START ENTRIES SHOWN

<file path="config.mk">
export PLATFORM = sky130hd
export DESIGN_NAME = ultrasonic_echo_ranger
export DESIGN_NICKNAME = d
export VERILOG_FILES = /design/src/rtl/uer_pkg.sv /design/src/rtl/uer_scan.sv /design/src/rtl/ultrasonic_echo_ranger.sv
export SDC_FILE = /design/constraint.sdc
export NUM_CORES = 1
export LEC_CHECK = 0
export BUFFER_PORTS_ARGS = -buffer_cell sky130_fd_sc_hd__buf_2
export CAP_MARGIN = 20
export CORE_MARGIN = 3
export CORE_UTILIZATION = 50
export CTS_CLUSTER_SIZE = 28
export DETAILED_ROUTE_END_ITERATION = 10
export PLACE_DENSITY = 0.79
export SKIP_LAST_GASP = 1
export SLEW_MARGIN = 30
export SYNTH_ARGS = -nofsm -noshare
export SYNTH_HDL_FRONTEND = slang
export SYNTH_SLANG_ARGS = --single-unit
</file>
<file path="constraint.sdc">
create_clock -name i_clk -period 15.2 [get_ports i_clk]
set_clock_uncertainty 0.1 [all_clocks]
set_input_delay 3.04 -clock i_clk [delete_from_list [all_inputs] [get_ports i_clk]]
set_output_delay 3.04 -clock i_clk [all_outputs]
set_load 0.03 [all_outputs]
</file>
<file path="src/rtl/uer_pkg.sv">
// Shared types, codes and reset constants for the ultrasonic echo ranger.
`timescale 1ns / 1ps

package uer_pkg;

    localparam int unsigned UER_SCANS_DEFAULT = 8;

    localparam int unsigned SCAN_IDX_W = 7;
    localparam int unsigned COUNT_W    = 24;
    localparam int unsigned TRIG_W     = 16;
    localparam int unsigned LISTEN_W   = 24;
    localparam int unsigned TPC_W      = 16;
    localparam int unsigned DIST_W     = 10;
    localparam int unsigned SUM_W      = 16;
    localparam int unsigned CFG_IDX_W  = 2;
    localparam int unsigned CFG_DATA_W = 24;

    localparam logic [TRIG_W-1:0]   TRIGGER_TICKS_RST = 16'd240;
    localparam logic [LISTEN_W-1:0] LISTEN_TICKS_RST  = 24'd660000;
    localparam logic [TPC_W-1:0]    TICKS_PER_CM_RST  = 16'd1392;
    localparam logic [DIST_W-1:0]   MAX_DISTANCE_RST  = 10'd300;

    // Configuration register indexes
    localparam logic [CFG_IDX_W-1:0] CFG_TRIGGER_TICKS = 2'd0;
    localparam logic [CFG_IDX_W-1:0] CFG_LISTEN_TICKS  = 2'd1;
    localparam logic [CFG_IDX_W-1:0] CFG_TICKS_PER_CM  = 2'd2;
    localparam logic [CFG_IDX_W-1:0] CFG_MAX_DISTANCE  = 2'd3;

    typedef enum logic [1:0] {
        PH_IDLE   = 2'd0,
        PH_TRIG   = 2'd1,
        PH_LISTEN = 2'd2
    } t_phase;

    typedef struct packed {
        logic [TRIG_W-1:0]   trigger_ticks;
        logic [LISTEN_W-1:0] listen_ticks;
        logic [TPC_W-1:0]    ticks_per_cm;
        logic [DIST_W-1:0]   max_distance;
    } t_cfg;

    typedef struct packed {
        logic              trig;
        logic              busy;
        logic              done;
        logic [DIST_W-1:0] dist_cm;
    } t_result;

endpackage

</file>
<file path="src/rtl/uer_scan.sv">
// Scan sequencer: trigger, listen window, echo timing and averaging for one tick.
`timescale 1ns / 1ps

module uer_scan #(
    parameter int unsigned SCANS = uer_pkg::UER_SCANS_DEFAULT
) (
    input  logic             i_clk,
    input  logic             i_rst_n,
    input  logic             i_adv,
    input  logic             i_start,
    input  logic             i_echo,
    input  uer_pkg::t_cfg    i_cfg,
    output uer_pkg::t_result o_res
);
    import uer_pkg::*;

    // floor(n / SCANS) as (n * DIV_MUL) >> DIV_SHIFT, exact for 16-bit n
    localparam int unsigned DIV_SHIFT = SUM_W + SCAN_IDX_W;
    localparam int unsigned DIV_MUL_W = DIV_SHIFT + 1;
    localparam int unsigned PROD_W    = SUM_W + DIV_MUL_W;
    localparam logic [DIV_MUL_W-1:0] DIV_MUL =
        DIV_MUL_W'(((64'd1 << DIV_SHIFT) + 64'(SCANS) - 64'd1) / 64'(SCANS));
    localparam logic [SCAN_IDX_W-1:0] SCANS_C = SCAN_IDX_W'(SCANS);

    t_phase                r_phase, n_phase;
    logic [COUNT_W-1:0]    r_phase_count, n_phase_count;
    logic [SCAN_IDX_W-1:0] r_scan_index, n_scan_index;
    logic                  r_echo_prev, n_echo_prev;
    logic                  r_in_pulse, n_in_pulse;
    logic [TPC_W-1:0]      r_cm_prescale, n_cm_prescale;
    logic [DIST_W-1:0]     r_pulse_cm, n_pulse_cm;
    logic [DIST_W-1:0]     r_captured_cm, n_captured_cm;
    logic                  r_have_echo, n_have_echo;
    logic [SUM_W-1:0]      r_distance_sum, n_distance_sum;

    logic                  v_rise;
    logic                  v_fall;
    logic [DIST_W-1:0]     v_scan_cm;
    logic [PROD_W-1:0]     v_prod;

    always_comb begin
        n_phase        = r_phase;
        n_phase_count  = r_phase_count;
        n_scan_index   = r_scan_index;
        n_in_pulse     = r_in_pulse;
        n_cm_prescale  = r_cm_prescale;
        n_pulse_cm     = r_pulse_cm;
        n_captured_cm  = r_captured_cm;
        n_have_echo    = r_have_echo;
        n_distance_sum = r_distance_sum;
        v_rise         = i_echo & ~r_echo_prev;
        v_fall         = ~i_echo & r_echo_prev;
        v_scan_cm      = '0;
        v_prod         = '0;
        o_res          = '0;

        if (!(r_phase == PH_TRIG || r_phase == PH_LISTEN)) begin
            n_phase = PH_IDLE;
            if (i_start) begin
                n_phase        = PH_TRIG;
                n_phase_count  = '0;
                n_scan_index   = '0;
                n_distance_sum = '0;
            end
        end

        case (n_phase)
            PH_TRIG: begin
                o_res.trig    = 1'b1;
                n_phase_count = n_phase_count + COUNT_W'(1);
                if (n_phase_count >= COUNT_W'(i_cfg.trigger_ticks)) begin
                    // open the listen window
                    n_phase       = PH_LISTEN;
                    n_phase_count = '0;
                    n_in_pulse    = 1'b0;
                    n_cm_prescale = '0;
                    n_pulse_cm    = '0;
                    n_captured_cm = '0;
                    n_have_echo   = 1'b0;
                end
            end
            PH_LISTEN: begin
                if (v_rise) begin
                    n_in_pulse    = 1'b1;
                    n_cm_prescale = '0;
                    n_pulse_cm    = '0;
                end
                if (n_in_pulse && i_echo) begin
                    n_cm_prescale = n_cm_prescale + TPC_W'(1);
                    if (n_cm_prescale >= i_cfg.ticks_per_cm) begin
                        n_cm_prescale = '0;
                        if (n_pulse_cm < i_cfg.max_distance) begin
                            n_pulse_cm = n_pulse_cm + DIST_W'(1);
                        end
                    end
                end
                if (v_fall && n_in_pulse) begin
                    n_captured_cm = n_pulse_cm;
                    n_have_echo   = 1'b1;
                    n_in_pulse    = 1'b0;
                end
                n_phase_count = n_phase_count + COUNT_W'(1);
                if (n_phase_count >= i_cfg.listen_ticks) begin
                    v_scan_cm = n_have_echo ? n_captured_cm : i_cfg.max_distance;
                    if (v_scan_cm > i_cfg.max_distance) begin
                        v_scan_cm = i_cfg.max_distance;
                    end
                    n_distance_sum = n_distance_sum + SUM_W'(v_scan_cm);
                    n_scan_index   = n_scan_index + SCAN_IDX_W'(1);
                    if (n_scan_index >= SCANS_C) begin
                        v_prod        = PROD_W'(n_distance_sum) * PROD_W'(DIV_MUL);
                        o_res.done    = 1'b1;
                        o_res.dist_cm = v_prod[DIV_SHIFT +: DIST_W];
                        n_phase       = PH_IDLE;
                        n_phase_count = '0;
                        n_scan_index  = '0;
                        n_in_pulse    = 1'b0;
                    end else begin
                        n_phase       = PH_TRIG;
                        n_phase_count = '0;
                    end
                end
            end
            default: ;
        endcase

        n_echo_prev = i_echo;
        o_res.busy  = (n_phase == PH_TRIG) || (n_phase == PH_LISTEN);
    end

    always_ff @(posedge i_clk) begin
        if (!i_rst_n) begin
            r_phase        <= PH_IDLE;
            r_phase_count  <= '0;
            r_scan_index   <= '0;
            r_echo_prev    <= 1'b0;
            r_in_pulse     <= 1'b0;
            r_cm_prescale  <= '0;
            r_pulse_cm     <= '0;
            r_captured_cm  <= '0;
            r_have_echo    <= 1'b0;
            r_distance_sum <= '0;
        end else if (i_adv) begin
            r_phase        <= n_phase;
            r_phase_count  <= n_phase_count;
            r_scan_index   <= n_scan_index;
            r_echo_prev    <= n_echo_prev;
            r_in_pulse     <= n_in_pulse;
            r_cm_prescale  <= n_cm_prescale;
            r_pulse_cm     <= n_pulse_cm;
            r_captured_cm  <= n_captured_cm;
            r_have_echo    <= n_have_echo;
            r_distance_sum <= n_distance_sum;
        end
    end

    a_scan_index_range: assert property (@(posedge i_clk) disable iff (!i_rst_n)
        r_scan_index < SCANS_C)
        else $error("scan index reached the scan count");

    a_start_goes_busy: assert property (@(posedge i_clk) disable iff (!i_rst_n)
        (i_adv && i_start && r_phase == PH_IDLE) |=> (r_phase != PH_IDLE))
        else $error("accepted start left the sequencer idle");

    a_hold_without_adv: assert property (@(posedge i_clk) disable iff (!i_rst_n)
        !i_adv |=> ($stable(r_phase) && $stable(r_phase_count)
                    && $stable(r_distance_sum)))
        else $error("scan state moved without a request");

endmodule

</file>
<file path="src/rtl/ultrasonic_echo_ranger.sv">
// A request is held in the input register, and its result is then written to the result
// register; one request is taken every cycle while the result side is not stalled, as
// the scan state updates on each advance.
// The result register parts the two sides, so a stalled result does not stop intake
// until the input register is also full.
// Reset (synchronous, active low) idles the sequencer, clears both pipeline stages and
// restores the configuration defaults; no clearing pass is needed.
`timescale 1ns / 1ps

module ultrasonic_echo_ranger #(
    parameter int unsigned SCANS = uer_pkg::UER_SCANS_DEFAULT
) (
    input  logic                           i_clk,
    input  logic                           i_rst_n,
    input  logic                           i_in_valid,
    output logic                           o_in_ready,
    input  logic                           i_start_req,
    input  logic                           i_echo_level,
    output logic                           o_out_valid,
    input  logic                           i_out_ready,
    output logic                           o_trigger_out,
    output logic                           o_busy_res,
    output logic                           o_done_res,
    output logic [uer_pkg::DIST_W-1:0]     o_distance_cm,
    input  logic                           i_cfg_valid,
    output logic                           o_cfg_ready,
    input  logic [uer_pkg::CFG_IDX_W-1:0]  i_cfg_index,
    input  logic [uer_pkg::CFG_DATA_W-1:0] i_cfg_data
);
    import uer_pkg::*;

    t_cfg    r_cfg;
    logic    r_in_valid;
    logic    r_start;
    logic    r_echo;
    logic    r_out_valid;
    t_result r_out;
    t_result w_res;
    logic    w_adv;

    // advance the held request when the result register is free or draining
    assign w_adv       = r_in_valid && (!r_out_valid || i_out_ready);
    assign o_in_ready  = !r_in_valid || w_adv;
    assign o_cfg_ready = 1'b1;

    always_ff @(posedge i_clk) begin
        if (!i_rst_n) begin
            r_cfg.trigger_ticks <= TRIGGER_TICKS_RST;
            r_cfg.listen_ticks  <= LISTEN_TICKS_RST;
            r_cfg.ticks_per_cm  <= TICKS_PER_CM_RST;
            r_cfg.max_distance  <= MAX_DISTANCE_RST;
        end else if (i_cfg_valid) begin
            case (i_cfg_index)
                CFG_TRIGGER_TICKS: r_cfg.trigger_ticks <= i_cfg_data[TRIG_W-1:0];
                CFG_LISTEN_TICKS:  r_cfg.listen_ticks  <= i_cfg_data[LISTEN_W-1:0];
                CFG_TICKS_PER_CM:  r_cfg.ticks_per_cm  <= i_cfg_data[TPC_W-1:0];
                CFG_MAX_DISTANCE:  r_cfg.max_distance  <= i_cfg_data[DIST_W-1:0];
                default: ;
            endcase
        end
    end

    always_ff @(posedge i_clk) begin
        if (!i_rst_n) begin
            r_in_valid <= 1'b0;
        end else if (o_in_ready) begin
            r_in_valid <= i_in_valid;
        end
    end

    always_ff @(posedge i_clk) begin
        if (i_in_valid && o_in_ready) begin
            r_start <= i_start_req;
            r_echo  <= i_echo_level;
        end
    end

    uer_scan #(
        .SCANS (SCANS)
    ) u_scan (
        .i_clk   (i_clk),
        .i_rst_n (i_rst_n),
        .i_adv   (w_adv),
        .i_start (r_start),
        .i_echo  (r_echo),
        .i_cfg   (r_cfg),
        .o_res   (w_res)
    );

    always_ff @(posedge i_clk) begin
        if (!i_rst_n) begin
            r_out_valid <= 1'b0;
        end else if (w_adv) begin
            r_out_valid <= 1'b1;
        end else if (i_out_ready) begin
            r_out_valid <= 1'b0;
        end
    end

    always_ff @(posedge i_clk) begin
        if (w_adv) begin
            r_out <= w_res;
        end
    end

    assign o_out_valid   = r_out_valid;
    assign o_trigger_out = r_out.trig;
    assign o_busy_res    = r_out.busy;
    assign o_done_res    = r_out.done;
    assign o_distance_cm = r_out.dist_cm;

    a_in_hold: assert property (@(posedge i_clk) disable iff (!i_rst_n)
        (r_in_valid && !w_adv) |=> r_in_valid)
        else $error("held request dropped before it advanced");

    a_adv_fills_out: assert property (@(posedge i_clk) disable iff (!i_rst_n)
        w_adv |=> r_out_valid)
        else $error("advanced request produced no result");

    a_done_ends_busy: assert property (@(posedge i_clk) disable iff (!i_rst_n)
        (r_out_valid && r_out.done) |-> (!r_out.busy && !r_out.trig))
        else $error("done result still busy or triggering");

endmodule

</file>
Yosys cells after proc, flatten, opt, wreduce, memory -nomap -nowiden
Index checks and enable logic that the tools add are counted.
- eq/ne operators: 10
- bitwise logic cells: 4
- mux-type cells: 54
- add/sub/neg operators: 5
- magnitude comparators: 6
- reduce and logical (&&, ||, !) cells: 20
- operators by type and width (cell ; count):
    $mux 16 ; 9
    $mux 10 ; 12
    $mux 24 ; 4
    $pmux 24 s2 ; 1
    $pmux 10 s2 ; 2
    $mux 7 ; 5
    $pmux 16 s2 ; 1
    $add 24x1->24 const B ; 1
    $ge 24x16->1 ; 1
    $ge 24x24->1 ; 1
    $add 16x1->16 const B ; 1
    $add 16x10->16 ; 1
    $ge 16x16->1 ; 1
    $mux 1 ; 13
    $mux 11 ; 1
    $add 10x1->10 const B ; 1
    $eq 2x2->1 const B ; 5
    $gt 10x10->1 ; 1
    $lt 10x10->1 ; 1
    $reduce_and 2->1 ; 5
    $eq 2x1->1 const B ; 4
    $add 7x1->7 const B ; 1
    $ge 7x4->1 const B ; 1
    $mux 2 ; 3
    11 further kinds ; 23
- register bits: 171

Depth between registers and ports, before layout
- depth in word-level cells: 19
- mapped depth: 39

Modules after synthesis
From an unflattened synthesis, not the netlist that was laid out.
- cells, all modules: 1244
- area, all modules: 10588.9 um^2
- modules (own cells, without submodules) (module ; cells each ; instances ; area an instance (um^2)):
    uer_scan ; 962 ; 1 ; 7490.9
    ultrasonic_echo_ranger ; 282 ; 1 ; 3098.0

Worst setup path after synthesis
Ideal clock, no wire load.
- path type: register -> register
- start point: register r_echo
- end point: register u_scan.r_distance_sum[12]
- arrival: 7.950 ns
- library setup time: 0.071 ns
- setup slack: 7.079 ns
- cell stages (with the launch flop): 38
- data required time: 15.029 ns
- path buffers: 4
- cell sequence: edfxtp_1 nand2b_1 clkbuf_1 clkbuf_1 and2_1 ha_1 nand3_1 or3_1 clkbuf_1 or3_1 a21oi_1 ha_1 nand4_1 nor2_1 o211ai_1 a21oi_1 o21ai_1 nor4_1 [... 2 more ...] ha_1 and4_1 nand3_1 o21ai_0 nor2_1 o2bb2ai_1 o21ai_1 clkbuf_1 mux2i_1 fa_1 inv_1 a21oi_1 o21bai_1 a221oi_1 o31ai_1 nand2_1 or4_1 a21oi_1
- word-level cells in the longest chain between the ends: 17
- ends and longest elaborated chain (element ; line ; source):
    from (decl) ; ultrasonic_echo_ranger.sv:35 ; logic r_echo;
    from (signal assigned) ; ultrasonic_echo_ranger.sv:74 ; r_echo <= i_echo_level;
    $and 1x1->1 ; uer_scan.sv:51 ; v_rise = i_echo & ~r_echo_prev;
    $mux 16 / $mux 10 (equally long branches) ; uer_scan.sv:83 ; if (v_rise) begin
    $mux 16 / $mux 10 (equally long branches) ; uer_scan.sv:67 ; case (n_phase)
    $add 16x1->16, or another cell as far along ; uer_scan.sv:89 ; n_cm_prescale = n_cm_prescale + TPC_W'(1);
    $ge 16x16->1 / $mux 10 (equally long branches) ; uer_scan.sv:90, uer_scan.sv:92 ;
    $mux 10 ; uer_scan.sv:90 ; if (n_cm_prescale >= i_cfg.ticks_per_cm) begin
    $mux 10 ; uer_scan.sv:88 ; if (n_in_pulse && i_echo) begin
    $mux 10 ; uer_scan.sv:97 ; if (v_fall && n_in_pulse) begin
    $mux 10 ; uer_scan.sv:67 ;
    $mux 10 (*) ; uer_scan.sv:104 ; v_scan_cm = n_have_echo ? n_captured_cm : i_cfg.max_distance;
    $gt 10x10->1 ; uer_scan.sv:105 ; if (v_scan_cm > i_cfg.max_distance) begin
    $mux 10 (*) ; uer_scan.sv:105 ;
    $mux 10 (*) ; uer_scan.sv:103 ; if (n_phase_count >= i_cfg.listen_ticks) begin
    $mux 10 (*) ; uer_scan.sv:67 ;
    $add 16x10->16 (*) ; uer_scan.sv:108 ; n_distance_sum = n_distance_sum + SUM_W'(v_scan_cm);
    $mux 16 (*) ; uer_scan.sv:103 ;
    $mux 16 (*) ; uer_scan.sv:67 ;
    to (signal assigned) ; uer_scan.sv:153 ; r_distance_sum <= n_distance_sum;
    to (decl) ; uer_scan.sv:34 ; logic [SUM_W-1:0] r_distance_sum, n_distance_sum;
Every way passes the cells marked *; elsewhere a longest branch is shown, timed or not. The select of a mux whose other input is x is not followed.
A chain may end at the register's enable or synchronous reset.

Final worst setup path
Ends and elaborated chain as after synthesis.

==> reports/metrics.csv <==
stage,metric,value,unit
power_and_ir_drop,Int Pwr,0.000713,W
cells_and_area,fill count,1792,
timing,period utilization,61.8,%
hold_path,WHS Endpoint,r_cfg[65],
cts,Longest Clk Path Bufs,2,
hold_path,Worst Hold Class,flop to flop,
timing,Fin Setup TNS,0,ns
setup_path,CP arrival,9.66,ns
global_routing,antenna violations before repair,1,
timing,Fmax achieved,106,MHz
route,DR DRC count,0,
setup_path,critical path capture point type,flop,
route,Wirelength per Cell,16.6,um
setup_path,CP max stage delay,0.59,ns
die,Initial Util,51.2,%
logic_synthesis,post-synthesis register bit count,168,
setup_path,WP data required,15.46,ns
cts,Sink Count,168,
cts,Post-CTS Resized,0,
cts,Post-CTS Setup Bufs,0,
cts,Clock transition at path regs,0.07,ns
logic_synthesis,commonest cells in the netlist,"nand2_1 (190), dfxtp_1 (153), a21oi_1 (95)",
logic_synthesis,count of cell types in the netlist,81,
power_and_ir_drop,VDD IR max,80.3,uV
logic_synthesis,sequential area share after synthesis,35.1,%
logic_synthesis,"Net Count, Synth",1328,
setup_path,r2r startpoint,r_echo,
die,die footprint,21800,um^2
cells_and_area,Final #Nets,1347,
die,site row count,51,
cts,CTS buffer count,17,
cells_and_area,multi-input logic area,5960,um^2
die,Die Ht,148,um
logic_synthesis,ys flop type,dfxtp_1,
setup_path,critical path's top delay family,compound AO/OA/AOI/OAI gates,
setup_path,most used cell along the critical path,a21oi_1,
route,Pre-antenna DRT Iters,6,
timing,Slew headroom,35.1,%
logic_synthesis,cell count after synthesis,1204,
route,Initial DRC Count,797,
cts,H-tree depth,4,
route,Final ANT Viol Nets,0,
global_routing,first-pass GRT wire length,41400,um
logic_synthesis,Synth async-reset ratio,0,%
timing,Finish-stage setup viols,0,
route,final WL,24900,um
global_routing,pin count of the biggest net entering global routing,62,
run_status,outcome,"finished, final reports clean",
timing,Final WS setup,5.81,ns
power_and_ir_drop,P_leak,4.47,nW
setup_path,WS Path Type,flop to flop,
logic_synthesis,Synth area leaders,"dfxtp_1 (31%), ha_1 (11%), nand2_1 (7.1%), a21oi_1 (4.7%), edfxtp_1 (4.5%)",
global_routing,Tot GR Track Use,23.2,%
logic_synthesis,top cell type's share of synthesized area,30.6,%
logic_synthesis,yosys warns,0,
logic_synthesis,cell taking the most area after synthesis,dfxtp_1,
placed_design,post-place setup slack,5.70,ns
global_routing,total grt overflow,0,
die,io pins,49,
power_and_ir_drop,Gate power share,9.2,%
logic_synthesis,Post-synth EDFFs,15,
setup_path,Worst R2R Setup Slack,5.81,ns
die,Die Wd,148,um
setup_path,CP Max Fanout,17,
cts,post-cts hold buffer count,0,
route,vias per cell,5.80,
logic_synthesis,"count leader, synth",nand2_1,
setup_path,Worst Reg-to-Reg Cells,37,
power_and_ir_drop,pwr dens,88.4,nW/um^2
cells_and_area,area grow syn2layout,10.0,%
placed_design,PortBufs,47,
setup_path,Worst Path Buf+Inv,3,
placed_design,placed wire-length estimate,18000,um
hold_path,Hold Path Stages,2,
run,Max Cap Viol,0,
power_and_ir_drop,Sw Ratio,26.9,%
cts,CTS tree,built,
hold_path,hold path start,r_cfg[65],
timing,Worst Tran Pin Value,0.971,ns
timing,RSZ-0062 raised after global routing,false,
cts,"Clk Latency, worst-skew pair",0.44,ns
cells_and_area,FF+latch area,3510,um^2
die,core area,19600,um^2
power_and_ir_drop,P_sw,0.000262,W
setup_path,Startpoint Class,flop,
cts,root buffer cell,clkbuf_16,
timing,"Hold Violations, Final",0,
timing,final slew viol count,0,
setup_path,reg2reg end,u_scan.r_distance_sum[12],
timing,min cycle time layout,9.39,ns
placed_design,GP Congestion,0.942,
power_and_ir_drop,fraction of power consumed by sequential logic,47.4,%
cells_and_area,antenna cells,0,
power_and_ir_drop,clock share of power,43.5,%
route,vias,8704,
cells_and_area,layout cell share with drive strength beyond 1,10.3,%
setup_path,CP max-delay cell,o31ai_1,
logic_synthesis,synthesized area,10000,um^2
global_routing,vias in the first global route,8179,
logic_synthesis,syn_area_per_cell,8.33,um^2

END ENTRIES SHOWN

▶ [WHAT THE TASK REQUIRES]: Your answer should be the lines above from the one containing "cells_and_area,FF+latch area,3510,um^2" through the one containing "global_routing,vias in the", copied exactly and with both ends kept.

▶ [THE ANSWER]:
cells_and_area,FF+latch area,3510,um^2
die,core area,19600,um^2
power_and_ir_drop,P_sw,0.000262,W
setup_path,Startpoint Class,flop,
cts,root buffer cell,clkbuf_16,
timing,"Hold Violations, Final",0,
timing,final slew viol count,0,
setup_path,reg2reg end,u_scan.r_distance_sum[12],
timing,min cycle time layout,9.39,ns
placed_design,GP Congestion,0.942,
power_and_ir_drop,fraction of power consumed by sequential logic,47.4,%
cells_and_area,antenna cells,0,
power_and_ir_drop,clock share of power,43.5,%
route,vias,8704,
cells_and_area,layout cell share with drive strength beyond 1,10.3,%
setup_path,CP max-delay cell,o31ai_1,
logic_synthesis,synthesized area,10000,um^2
global_routing,vias in the first global route,8179,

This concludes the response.